In sociological terms, labelling is the attachment of a mental illness to a person who has been given a specific diagnostic label. More generally, this person becomes identified as someone who has received mental health treatment - a "mentally ill" person. It is because of this labelling that many refuse to receive treatment for certain symptoms associated with mental illnesses. American society appears to have certain negative stereotypes of mental illness - such as unpredictability and instability - which would be applied to the labeled individual, which in return, may cause others to reject the labeled individual. Such reactions may introduce new sources of stress into the mentally ill person's life, which limits their life changes through discrimination, damage to their self-concepts, and impair the way they cope with and confront the world.
One of the most important approaches to the understanding of criminality.

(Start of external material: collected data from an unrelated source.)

Context: an optimization exercise on an open-source flow, tuned for small area, a short achievable clock period and few clock cycles per item. The choices shown serve that exercise and are no tape-out recipe.
Where RTL was checked, it was by simulation tests only, not by an equivalence proof against the original.
Function not checked in run 6: the RTL went through the layout flow alone.

File: design/flow/design.v
package rv32i_types;
    localparam  ROB_ID_SIZE = 4;
    typedef enum bit [2:0] {
        alu_add = 3'b000,
        alu_sll = 3'b001,
        alu_sra = 3'b010,
        alu_sub = 3'b011,
        alu_xor = 3'b100,
        alu_srl = 3'b101,
        alu_or  = 3'b110,
        alu_and = 3'b111
    } alu_ops;
endpackage
module booth_step
(
    input  logic [32:0] x,         
    input  logic [6:0]  ybits,
    input  logic [39:0] lo_in,
    input  logic [23:0] up_in,
    input  logic [1:0]  pend_in,
    output logic [39:0] lo_out,
    output logic [23:0] up_out,
    output logic [1:0]  pend_out
);
    localparam int W = 42;         
    logic [W-1:0] row [0:2];
    logic [W-1:0] op0;
    logic [W-1:0] s1, c1, s2, c2, total;
    logic [23:0]  up_fix;
    always_comb begin
        op0 = {2'b00, lo_in[33:0], 6'b000000};
        for (int i = 0; i < 3; i++) begin
            logic b0, b1, b2, neg, one, two;
            logic [34:0] mag;
            b0 = ybits[2*i];
            b1 = ybits[2*i+1];
            b2 = ybits[2*i+2];
            neg = b2 & ~(b1 & b0);
            one = b1 ^ b0;
            two = (b2 & ~b1 & ~b0) | (~b2 & b1 & b0);
            mag = one ? {{2{x[32]}}, x} : (two ? {x[32], x, 1'b0} : 35'd0);
            if (neg) mag = ~mag;
            row[i] = {{(W-35){mag[34]}}, mag} << (2*i);
            op0[2*i] = neg;
        end
    end
    assign s1 = op0 ^ row[0] ^ row[1];
    assign c1 = ((op0 & row[0]) | (op0 & row[1]) | (row[0] & row[1])) << 1;
    assign s2 = s1 ^ c1 ^ row[2];
    assign c2 = ((s1 & c1) | (s1 & row[2]) | (c1 & row[2])) << 1;
    assign total = s2 + c2;
    assign up_fix   = up_in + {{23{pend_in[1]}}, pend_in[0]};
    assign up_out   = {up_fix[17:0], lo_in[39:34]};
    assign lo_out   = total[39:0];
    assign pend_out = total[41:40];
endmodule : booth_step
module div_steps
(
    input  logic [31:0] r_in,
    input  logic [31:0] q_in,
    input  logic [32:0] bal_in,
    output logic [31:0] r_out,
    output logic [31:0] q_out,
    output logic [32:0] bal_out
);
    always_comb begin
        logic [31:0] r, q;
        logic [32:0] bal;
        logic [33:0] d;
        r   = r_in;
        q   = q_in;
        bal = bal_in;
        for (int i = 0; i < 2; i++) begin
            d = {2'b00, r} - {1'b0, bal};
            q = {q[30:0], ~d[33]};
            if (!d[33]) r = d[31:0];
            bal = {1'b0, bal[32:1]};
        end
        r_out   = r;
        q_out   = q;
        bal_out = bal;
    end
endmodule : div_steps
import rv32i_types::*;
module alu_cmp_unit
(
    input   logic           alu_cmp,
    input   logic   [2:0]   aluop,
    input   logic   [2:0]   cmpop,
    input   logic   [31:0]  a, b,
    output  logic   [31:0]  f
);
    logic        sub;
    logic [31:0] bb, p, g, sum, lg;
    logic [32:0] c;
    logic        eq, lts, ltu, br_en;
    assign sub = alu_cmp | (aluop == alu_sub);
    assign bb  = b ^ {32{sub}};
    assign p   = a ^ bb;
    assign g   = a & bb;
    always_comb begin
        logic [31:0] gg, pp, gn, pn;
        gg = g; pp = p;
        gg[0] = g[0] | (p[0] & sub);
        for (int l = 0; l < 5; l++) begin
            gn = gg; pn = pp;
            for (int i = 0; i < 32; i++) begin
                if ((i >> l) & 1) begin
                    int j;
                    j = ((i >> l) << l) - 1;
                    gn[i] = gg[i] | (pp[i] & gg[j]);
                    pn[i] = pp[i] & pp[j];
                end
            end
            gg = gn; pp = pn;
        end
        c[0] = sub;
        for (int i = 0; i < 32; i++) c[i+1] = gg[i];
    end
    assign sum = p ^ c[31:0];
    assign eq  = &p;                  
    assign ltu = ~c[32];
    assign lts = (a[31] ^ b[31]) ? a[31] : sum[31];
    assign br_en = (cmpop[2] ? (cmpop[1] ? ltu : lts) : eq) ^ cmpop[0];
    always_comb begin
        case (aluop[1:0])
            2'b00:   lg = p;          
            2'b10:   lg = p | g;      
            default: lg = g;          
        endcase
    end
    logic [31:0] sh_out, sr_in;
    logic [32:0] sr;
    logic        sh_left;
    assign sh_left = (aluop == alu_sll);
    always_comb begin
        for (int i = 0; i < 32; i++) sr_in[i] = sh_left ? a[31-i] : a[i];
    end
    assign sr = signed'({(aluop == alu_sra) & a[31], sr_in}) >>> b[4:0];
    always_comb begin
        for (int i = 0; i < 32; i++) sh_out[i] = sh_left ? sr[31-i] : sr[i];
    end
    always_comb begin
        if (alu_cmp) f = {31'd0, br_en};
        else begin
            case (aluop)
                alu_add, alu_sub: f = sum;
                alu_sll, alu_sra, alu_srl: f = sh_out;
                default: f = lg;
            endcase
        end
    end
endmodule : alu_cmp_unit
import rv32i_types::*;
module exec_unit_top
(
    input  logic        clk,
    input  logic        rst,
    input  logic        branch_mispredict,
    input  logic        in_valid,
    input  logic [6:0]  opcode,
    input  logic [6:0]  funct7,
    input  logic [2:0]  funct3,
    input  logic        alu_cmp,
    input  logic [2:0]  aluop,
    input  logic [2:0]  cmpop,
    input  logic [31:0] rs1_v,
    input  logic [31:0] rs2_v,
    input  logic [3:0]  rob_id_dest,
    output logic        ready,
    output logic [3:0]  rob_id,
    output logic [31:0] rd_data
);
    logic is_m, is_mul, is_div;
    assign is_m   = (opcode == 7'b0110011) && (funct7 == 7'b0000001);
    assign is_mul = is_m & ~funct3[2];
    assign is_div = is_m &  funct3[2];
    logic        busy, done;
    logic [3:0]  cnt;
    logic [63:0] acc;      
    logic [1:0]  pend;     
    logic [32:0] bal;      
    logic [31:0] alu_f;
    alu_cmp_unit u_alu (
        .alu_cmp(alu_cmp), .aluop(aluop), .cmpop(cmpop),
        .a(rs1_v), .b(rs2_v), .f(alu_f)
    );
    function automatic logic [4:0] fits(input logic [32:0] v);
        logic [32:0] d;
        d = v ^ {33{v[32]}};       
        for (int k = 1; k <= 5; k++) fits[k-1] = ((d >> (6*k-1)) == 33'd0);
    endfunction
    function automatic logic [6:0] chunk(input logic [32:0] v, input logic [3:0] k);
        logic [36:0] e;
        e = {{3{v[32]}}, v, 1'b0};
        case (k)
            4'd0:    chunk = e[6:0];
            4'd1:    chunk = e[12:6];
            4'd2:    chunk = e[18:12];
            4'd3:    chunk = e[24:18];
            4'd4:    chunk = e[30:24];
            default: chunk = e[36:30];
        endcase
    endfunction
    function automatic logic [6:0] topchunk(input logic [32:0] v, input logic [4:0] f);
        logic [36:0] e;
        e = {{3{v[32]}}, v, 1'b0};
        topchunk = f[0] ? e[6:0] : 7'd0;
        for (int k = 1; k < 5; k++)
            if (f[k] & ~f[k-1]) topchunk = topchunk | e[6*k+6 -: 7];
        if (~f[4]) topchunk = topchunk | e[36:30];
    endfunction
    function automatic logic [3:0] nchunks(input logic [4:0] f);
        nchunks = 4'd6;
        for (int k = 5; k >= 1; k--) if (f[k-1]) nchunks = 4'(k);
    endfunction
    logic        a_sg, b_sg, swap;
    logic [32:0] ax, bx, mx;
    logic [4:0]  fa, fb;
    logic [3:0]  mm;
    logic [6:0]  ya, yb, ybits;
    logic [39:0] lo_n;
    logic [23:0] up_n;
    logic [1:0]  pend_n;
    assign a_sg = (funct3[1:0] != 2'b11);    
    assign b_sg = ~funct3[1];                
    assign ax   = {a_sg & rs1_v[31], rs1_v};
    assign bx   = {b_sg & rs2_v[31], rs2_v};
    assign fa   = fits(ax);
    assign fb   = fits(bx);
    assign swap = |(fa & ~fb);
    assign mx   = swap ? bx : ax;
    assign mm   = swap ? nchunks(fa) : nchunks(fb);
    assign ya    = busy ? chunk(ax, cnt) : topchunk(ax, fa);
    assign yb    = busy ? chunk(bx, cnt) : topchunk(bx, fb);
    assign ybits = swap ? ya : yb;
    booth_step u_booth (
        .x(mx), .ybits(ybits),
        .lo_in(busy ? acc[39:0] : 40'd0), .up_in(busy ? acc[63:40] : 24'd0),
        .pend_in(busy ? pend : 2'd0),
        .lo_out(lo_n), .up_out(up_n), .pend_out(pend_n)
    );
    logic [23:0] up_fin;
    logic [31:0] mul_out;
    assign up_fin  = acc[63:40] + {{23{pend[1]}}, pend[0]};
    assign mul_out = (funct3[1:0] == 2'b00) ? acc[31:0] : {up_fin, acc[39:32]};
    function automatic logic [5:0] clz32(input logic [31:0] v);
        clz32 = 6'd32;
        for (int i = 0; i < 32; i++) if (v[i]) clz32 = 6'(31 - i);
    endfunction
    logic        d_sg, d_rem, bz, bypass;
    logic [31:0] da, db;
    logic [5:0]  lza, lzb;
    logic [5:0]  nq;
    logic [3:0]  c1;           
    logic [32:0] bal0;
    logic [31:0] r_n, q_n, dval, dfix, dbyp, div_out;
    logic [32:0] bal_n;
    logic        dneg;
    assign d_sg  = ~funct3[0];               
    assign d_rem =  funct3[1];               
    assign da    = (d_sg & rs1_v[31]) ? (~rs1_v + 32'd1) : rs1_v;
    assign db    = (d_sg & rs2_v[31]) ? (~rs2_v + 32'd1) : rs2_v;
    assign bz    = (rs2_v == 32'd0);
    assign bypass = bz | (da < db);
    assign lza   = clz32(da);
    assign lzb   = clz32(db);
    assign nq    = lzb - lza;
    assign c1    = nq[4:1];
    assign bal0  = {1'b0, db} << {c1, 1'b1};
    div_steps u_div (
        .r_in(acc[31:0]), .q_in(acc[63:32]), .bal_in(bal),
        .r_out(r_n), .q_out(q_n), .bal_out(bal_n)
    );
    assign dval = d_rem ? r_n : q_n;
    assign dneg = d_sg & (rs1_v[31] ^ (~d_rem & rs2_v[31]));
    assign dfix = dneg ? (~dval + 32'd1) : dval;
    assign dbyp = d_rem ? rs1_v : {32{bz}};
    assign div_out = busy ? dfix : dbyp;
    always_ff @(posedge clk) begin
        if (rst || branch_mispredict) begin
            busy <= 1'b0;
            done <= 1'b0;
        end else if (done) begin
            busy <= 1'b0;
            done <= 1'b0;
        end else if (!busy) begin
            if (in_valid && is_mul) begin
                busy <= 1'b1;
                done <= swap ? fa[0] : fb[0];
            end else if (in_valid && is_div && !bypass) begin
                busy <= 1'b1;
            end
        end else if (is_div) begin
            if (cnt == 4'd0) busy <= 1'b0;
        end else begin
            done <= (cnt == 4'd0);
        end
    end
    always_ff @(posedge clk) begin
        if (!busy) cnt <= is_div ? c1 : (mm - 4'd2);
        else       cnt <= cnt - 4'd1;
        if (is_mul || (!busy && !is_div)) acc <= {up_n, lo_n};
        else if (busy)                    acc <= {q_n, r_n};
        else                              acc <= {32'd0, da};
        pend <= pend_n;
        bal  <= busy ? bal_n : bal0;
    end
    assign ready   = in_valid & (~is_m | (is_mul & done) | (is_div & (bypass | (busy & (cnt == 4'd0)))));
    assign rob_id  = rob_id_dest;
    assign rd_data = is_m ? (is_div ? div_out : mul_out) : alu_f;
endmodule
File: design/flow/run.sh
#!/bin/bash
# synth_recipe.tcl (not shown) runs the flow's synth.tcl, then flattens the netlist and writes it again
# the make line also repeats each setting of config.mk as NAME=value (left out here)
make -C /OpenROAD-flow-scripts/flow DESIGN_CONFIG=/design/flow/config.mk WORK_HOME=/design/flow/orfs CLKGATE_MAP_FILE= SYNTH_SCRIPT=/design/flow/synth_recipe.tcl finish
File: design/flow/config.mk
export PLATFORM = sky130hd
export DESIGN_NAME = exec_unit_top
export DESIGN_NICKNAME = exec_unit_top
export VERILOG_FILES = /design/flow/design.v
export SDC_FILE = /design/flow/constraint.sdc
export NUM_CORES = 4
export LEC_CHECK = 0
export ABC_AREA = 1
export CAP_MARGIN = 20
export CORE_MARGIN = 2
export CORE_UTILIZATION = 40
export SETUP_SLACK_MARGIN = 1.5
export SLEW_MARGIN = 20
File: design/flow/constraint.sdc
create_clock -name core_clock -period 12.0 [get_ports {clk}]
set_input_delay 2.4000 -clock core_clock [delete_from_list [all_inputs] [get_ports {clk}]]
set_output_delay 2.4000 -clock core_clock [all_outputs]
set_load 0.01 [all_outputs]
==> results of run 1 <==
-- cells by family (layout without fill, tap and decap cells) --
kind of cell             count (synthesis)  in the layout  share of synthesized area
AND/OR/NAND/NOR                       1943           1943                     0.2720
XOR/XNOR                               278            278                    0.08403
multiplexers                            12             12                   0.004095
adder cells (fa/ha/maj)                341            341                     0.1664
other                                    0              1                          0
buffers and inverters                  882            970                     0.1158
AO/OA/AOI/OAI                         1495           1495                     0.2859
flip-flops                             105            105                    0.07166
-- metal layers --
layer  share of wire  GRT usage
met5         0.00021          0
met4           0.083     0.2737
met3            0.11    0.08274
met2            0.40     0.5719
met1            0.41     0.5179
-- state kept, by name, summed over array words and instances (netlist names) --
name / count
done: 1
busy: 1
pend: 2
bal: 33
acc: 64
cnt: 4
-- cells in the final DEF (no fill, tap or decap), types with 10 or more instances in the layout --
cell type	synthesis	layout
dfxtp_2	0	11
nand3_1	204	199
o22ai_1	83	83
xnor2_1	74	74
xor2_1	200	198
inv_1	613	602
nand4_1	38	38
a21oi_1	358	347
or2_2	20	20
a21boi_2	0	11
fa_1	82	82
o21ai_0	752	707
dfxtp_1	105	92
ha_1	259	252
o21ai_2	2	28
nor2_4	4	11
o31ai_1	18	18
nand2_2	7	18
dlymetal6s2s_1	0	16
o21a_1	10	10
o21bai_1	18	16
clkinv_1	14	14
o221ai_1	37	36
o21ai_1	37	54
nor3_1	38	33
o2111ai_1	13	13
a211oi_1	16	15
nor2_1	424	411
clkdlybuf4s50_1	0	103
inv_2	19	25
mux2i_1	12	12
nor2_2	14	20
nor4_1	13	11
nand2_1	1161	1149
a31oi_1	28	26
o211ai_1	45	45
buf_4	8	177
-- repair_timing --
item,CTS,global route
setup buffers,21,14
setup endpoints to repair,43,46
gates cloned,0,0
resized for setup,64,160
hold buffers,0,0
pin swaps,9,26
-- final cells by class --
type,instances,area share
Inverter,646,0.07355
Sequential cell,105,0.06400
Antenna cell,1,0.00007543
Multi-Input combinational cell,4069,0.7353
Timing Repair Buffer,308,0.08184
Clock buffer,9,0.006789
Tap cell,959,0.03617
Clock inverter,7,0.002225
-- worst paths after layout --
path	end	cells after the start	from
setup / recovery	ready	20	rs1_v[0]
hold / removal	bal[0]	2	bal[2]
setup reg to reg	acc[38]	44	cnt[1]
hold reg to reg	bal[0]	2	bal[2]
-- metrics by stage --
step / cells / instance area [um2] / util / setup WS, ns
floorplan: 5056 / 29330 / - / 2.015
global placement: 6052 / 32000 / 0.4394 / 0.6264
detailed placement: 6052 / 32000 / 0.4394 / 0.5834
CTS: 6089 / 32610 / 0.4477 / 1.507
global route: 6103 / 33170 / 0.4554 / 1.324
finish: 6104 / 33170 / 0.4555 / 1.680
-- worst reg2reg max path, delay by kind of cell (launching register included) --
family	cells	cell delay, ns
DFF	1	0.40
adders and majority gates	5	1.86
xor gates and xnor gates	1	0.14
and+or+nand+nor	12	1.55
buffers and inverters	6	0.81
AOI/OAI and AO/OA	20	3.31
==> flow_summary.ini, run 1 <==
[cts]
clock_sinks = 105
cts_buffers = 9
cts-htree-levels = 3
clk_latency_ns = 0.42
cts_tree = yes
cts_root_buffer = clkbuf_16
clockBufferDepth = 2
clkTransAtPathRegs_ns = 0.10

[cells_and_area]
area_growth_pct = 13.10
nets = 5576
multi_input_area_um2 = 24390
seq_area_um2 = 2123
drive_above_1_share = 0.08184
nFillCells = 7983

[detailed_routing]
route.final.wire_length_mm = 152.7
via_per_inst = 5.980
vias = 36500
dr.pass1.iters = 6
routedWlPerCell_um = 25.01
drtAntennaViolNets = 0
drc = 0
dr.first_iter.drc_count = 4455

[setup_path]
arrival_ns = 7.92
cp.required_ns = 9.60
critical_path_class = input port to output port
crit_family = buffers and inverters
crit_path_max_fanout = 7
crit_chain = clkdlybuf4s50_1, clkinvlp_4, ha_1, nand4_1, nor3_1, inv_1, nor2_1, a21oi_1, a21oi_1, nand2_1, xor2_1, inv_1, ha_1, nand4_1, o41ai_1, buf_4, nand2_1, o31ai_1, inv_1, clkdlybuf4s50_1
cpMaxStageDelayCell = clkdlybuf4s50_1
worst_setup_path_start_kind = input port
critPathMaxStageDelay_ns = 0.82
worst-r2r-setup-slack_ns = 3.81
setup.worst_path.end_class = output port
crit_top_cell = inv_1
path_buf_inv = 7

[timing]
skew_ns = 0.02891
max_freq_ghz = 0.09690
worst_pin_slew_ns = 1.202
setup_tns_ns = 0
slew_viol_final = 0
hold_viol = 0
whs_ns = 0.5218
finalCriticalPeriod_ns = 10.32
slew_headroom = 0.1954
final.period_utilization = 0.8600
rsz0062_at_grt = yes
finalSetupViolCount = 0

[synth]
synth_nets = 5493
netlist_top_cells_count = nand2_1, o21ai_0, inv_1
synth.top_cell.area_share = 0.1486
synth.distinct_cells = 67
synthFlopType = dfxtp_1
async_flop_share = 0
postSynthAreaPerCell_um2 = 5.801
yosys.area.top_type = nand2_1
ys_warn_count = 5
synthTopCellsByArea = nand2_1, o21ai_0, ha_1
synth.ff_latch_count = 105
syn_area_um2 = 29330
ys_seq_area_frac = 0.07166
post-synth-top-count-cell = nand2_1
synth-edff-count = 0
netlist_instances = 5056

[global_route]
grt_max_degree = 81
antenna_found_initial = 5
overflow = 0
grt_pass1_vias = 33300
grt_pass1_wl_mm = 220.1
grt_usage = 0.3935

[floorplan]
dieHeight_um = 274.8
num_rows = 99
start_util = 0.4027
die-area_um2 = 75510
io_pins = 133
fp.coreArea_um2 = 72830
die_w_um = 274.8

[job]
cap_violations = 0

[place]
hpwl_mm = 123.8
numPortBuffers = 124
place.gp.congestion = 1.089

[run_status]
outcome = complete, no violations

[worst_hold_path]
worst_hold_path_type = flip-flop to flip-flop
Testbench counts, summed over its fixed seeds: cycles 10,517, items 5,600.
==> run 2: changes to the inputs <==
--- a/design/flow/config.mk
+++ b/design/flow/config.mk
@@ -10,4 +10,4 @@
 export CORE_MARGIN = 2
 export CORE_UTILIZATION = 40
-export SETUP_SLACK_MARGIN = 1.5
+export SETUP_SLACK_MARGIN = 2.5
 export SLEW_MARGIN = 20
==> run 2 against run 1 <==
Count of clock-buffer cells in the layout is the same; largest cell class unchanged; highest routed layer unchanged.
==> flow_summary.ini, run 2 <==
[synth]
synth_nets = 5493
synth.distinct_cells = 67
netlist_top_cells_count = nand2_1, o21ai_0, inv_1
synth_xor_xnor_area_share = 0.08403
synth_top_family_by_area = compound AO/OA/AOI/OAI gates
post-synth-top-count-cell = nand2_1
ys_warn_count = 5
synth.ff_latch_count = 105
async_flop_share = 0
synth_compound_gate_area_share = 0.2859
syn_area_um2 = 29330
ys_seq_area_frac = 0.07166
synthAdderAreaFrac = 0.1664
synth.top_cell.area_share = 0.1486
synth_simple_gate_area_frac = 0.2720
yosys.area.top_type = nand2_1
synthFlopType = dfxtp_1
synthTopCellsByArea = nand2_1, o21ai_0, ha_1
synth-edff-count = 0
netlist_instances = 5056
synth.mux.area_fraction = 0.004095
postSynthAreaPerCell_um2 = 5.801

[floorplan]
start_util = 0.4027
io_pins = 133
die_w_um = 274.8
dieHeight_um = 274.8
fp.coreArea_um2 = 72830
num_rows = 99
die-area_um2 = 75510

[detailed_routing]
route.final.wire_length_mm = 156.5
dr.pass1.iters = 9
drc = 0
drtAntennaViolNets = 0
vias = 37480
routedWlPerCell_um = 25.14
via_per_inst = 6.022
dr.first_iter.drc_count = 4429

[timing]
skew_ns = 0.03195
rsz0062_at_grt = yes
final.period_utilization = 0.7827
worst_pin_slew_ns = 1.116
finalCriticalPeriod_ns = 9.392
setup_tns_ns = 0
slew_headroom = 0.2481
whs_ns = 0.5094
finalSetupViolCount = 0
max_freq_ghz = 0.1065
slew_viol_final = 0
hold_viol = 0

[place]
numPortBuffers = 124
place_inst = 6051
hpwl_mm = 124.0
place.gp.congestion = 1.105

[global_route]
grt_usage = 0.3966
grt_pass1_wl_mm = 222.0
antenna_found_initial = 4
overflow = 0
grt_max_degree = 77
grt_pass1_vias = 33880

[setup_path]
cp.required_ns = 9.60
worst_setup_path_start_kind = input port
setup.worst_path.end_class = output port
worstRegToRegCells = 43
crit_path_max_fanout = 22
arrival_ns = 6.99
critical_path_class = input port to output port

[cells_and_area]
top_regs = acc (64), bal (33), cnt (4)
layout.cells.non_filler = 6224
nets = 5695
area_growth_pct = 21.39
nFillCells = 7837
largest-register = acc
largest_reg_flops = 64
final_core_util = 0.4889
final_common_cell = nand2_1
most-common-layout-cells = nand2_1, o21ai_0, inv_1
drive_above_1_share = 0.1607

[worst_hold_path]
worst_hold_path_type = flip-flop to flip-flop
hold_depth = 2

[cts]
cts_hold_buffers = 0
cts_tree = yes
clockBufferDepth = 2
clkTransAtPathRegs_ns = 0.09
cts_buffers = 9
clock_sinks = 105
clk_latency_ns = 0.43
cts_root_buffer = clkbuf_16
cts-htree-levels = 3

[job]
cap_violations = 0

[run_status]
outcome = complete, no violations
==> run 2: final timing paths <==
| check | from | endpoint | slack, ns |
|---|---|---|---|
| setup / recovery | aluop[1] | rd_data[0] | 2.61 |
| hold / removal | bal[2] | bal[0] | 0.51 |
| setup reg to reg | cnt[1] | pend[1] | 3.77 |
| hold reg to reg | bal[2] | bal[0] | 0.51 |
==> run 2: cells by family after synthesis <==
logic type | after synthesis
and+or+nand+nor | 1943
AOI/OAI and AO/OA | 1495
buffers and inverters | 882
adders and majority gates | 341
xor gates and xnor gates | 278
DFF | 105
muxes | 12
==> run 2: worst max-delay path, stage by stage <==
cell,delay (ns)
clkdlybuf4s50_1,0.48
a31oi_4,0.19
buf_12,0.16
buf_8,0.26
xor2_1,0.40
inv_1,0.08
ha_1,0.35
a21oi_1,0.22
o31ai_1,0.12
a211oi_1,0.32
o21ai_2,0.15
a21oi_1,0.20
o21ai_0,0.12
xor2_1,0.18
buf_4,0.16
o21ai_1,0.18
nand3_1,0.10
o41ai_1,0.09
xnor2_1,0.16
a21oi_1,0.08
nand2_1,0.06
o21ai_0,0.13
dlygate4sd2_1,0.35
==> run 2: per-layer routing <==
metal / GRT usage / vias to the layer above / part of all wire
li1: - / 17310 / -
met1: 0.5179 / 17490 / 0.40
met2: 0.5855 / 2182 / 0.41
met3: 0.08004 / 494 / 0.11
met4: 0.2730 / 4 / 0.083
met5: 0 / - / 0.00023
==> run 2: timing repair <==
action / 4_1_cts / 5_1_grt
gates resized for setup: 380 / 474
setup endpoints to repair: 54 / 49
cloned: 2 / 5
buffers inserted: 68 / 80
pin swaps: 75 / 147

Our conceptualization of stigma is a two-part definition of the concept as a "mark" or label. Stigma: 1) sets a person apart from others and 2) connects the labeled individual to undesirable characteristics. When the second of the above two occurs, a third aspect of stigma comes into play-people reject and avoid the stigmatized individual. With regard to mental illness, an individual could be hospitalized for mental illness and then assumed so dangerous and unstable that social avoidance and isolation ensue. Stigma is a matter of degree; the worse the undesirable characteristics, the more strenuous the rejection.